Validation of a Handprint for Clinical Evaluation of Dupuytren's Contracture

Abstract

Objective We have developed a handprint-based method for visualizing and quantifying the palmar contact of patients with Dupuytren's contracture. The purpose of this study was to examine whether the generated handprint was useful for assessing the severity of flexion contracture of the fingers and for evaluating the therapeutic effects of collagenase clostridium histolyticum (CCH) injection for Dupuytren's contracture.Methods The handprint was created by applying medical-grade ethanol-containing hand sanitizer over the entire palmar surface of the affected hand and then pressing it on thermal paper for word processors.

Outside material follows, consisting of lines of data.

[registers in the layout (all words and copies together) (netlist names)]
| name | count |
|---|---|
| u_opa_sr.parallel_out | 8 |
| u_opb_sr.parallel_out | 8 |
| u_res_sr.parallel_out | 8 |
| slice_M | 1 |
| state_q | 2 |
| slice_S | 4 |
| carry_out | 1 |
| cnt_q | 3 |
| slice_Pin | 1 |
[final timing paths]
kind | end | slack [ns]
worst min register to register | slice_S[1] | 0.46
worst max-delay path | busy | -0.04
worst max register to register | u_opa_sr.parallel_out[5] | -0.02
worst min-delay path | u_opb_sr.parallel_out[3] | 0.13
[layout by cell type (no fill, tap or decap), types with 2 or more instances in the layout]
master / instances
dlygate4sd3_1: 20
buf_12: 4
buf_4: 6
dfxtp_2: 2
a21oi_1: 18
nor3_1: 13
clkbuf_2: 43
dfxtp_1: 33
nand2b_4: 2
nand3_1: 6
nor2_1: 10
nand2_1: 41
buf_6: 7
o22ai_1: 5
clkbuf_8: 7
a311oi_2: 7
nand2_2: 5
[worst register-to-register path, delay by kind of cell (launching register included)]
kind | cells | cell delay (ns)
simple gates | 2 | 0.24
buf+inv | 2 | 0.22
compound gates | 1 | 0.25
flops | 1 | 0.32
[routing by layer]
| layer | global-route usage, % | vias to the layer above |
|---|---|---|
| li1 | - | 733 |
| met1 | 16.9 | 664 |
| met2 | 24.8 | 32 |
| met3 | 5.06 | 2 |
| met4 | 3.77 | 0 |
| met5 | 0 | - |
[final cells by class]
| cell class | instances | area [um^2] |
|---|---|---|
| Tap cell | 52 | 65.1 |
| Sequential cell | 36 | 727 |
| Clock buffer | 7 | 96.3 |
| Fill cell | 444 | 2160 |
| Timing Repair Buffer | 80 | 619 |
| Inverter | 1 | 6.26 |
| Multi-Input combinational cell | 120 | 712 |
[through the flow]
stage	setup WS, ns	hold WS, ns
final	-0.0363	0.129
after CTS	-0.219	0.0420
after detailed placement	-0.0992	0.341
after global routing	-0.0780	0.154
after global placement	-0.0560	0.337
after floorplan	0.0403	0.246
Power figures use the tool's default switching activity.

The reliability of the handprint was evaluated through test–retest of 10 healthy volunteers at an interval of 10 days, and the validity of the handprint was assessed using a flexion contracture model in which the little finger was fixed in an Alfence splint. In addition, we obtained handprints of the affected hand in 33 patients with unilateral Dupuytren's contracture both before CCH injection and at the final observation after injection to investigate the contact area of the hand (CAH) and the length of the hand (LH). The relationships between CAH, LH, total extension deficit angle (TEDA), and patient-reported outcome measures (Japanese Society for Surgery of the Hand Version of the Quick Disability of Arm, Shoulder, and Hand Questionnaire [Quick DASH-JSSH] and Hand20) were examined.Results The test–retest correlation coefficient was 0.9187 (p < 0.001) for CAH and 0.9052 (p < 0.001) for LH, indicating high reliability of the handprint. The ratios of CAH and LH decreased gradually as the contracture angle of the splinted finger increased. The handprint revealed a marked improvement of palmar contact after CCH injection for Dupuytren's contracture. Furthermore, the ratios of CAH and LH were strongly correlated with TEDA, Quick DASH-JSSH, and Hand20 before treatment.Conclusion Our handprint-based assessment method was extremely useful for clinical evaluation of CCH treatment for Dupuytren's contracture.Type of Study/Level of Evidence Therapeutic.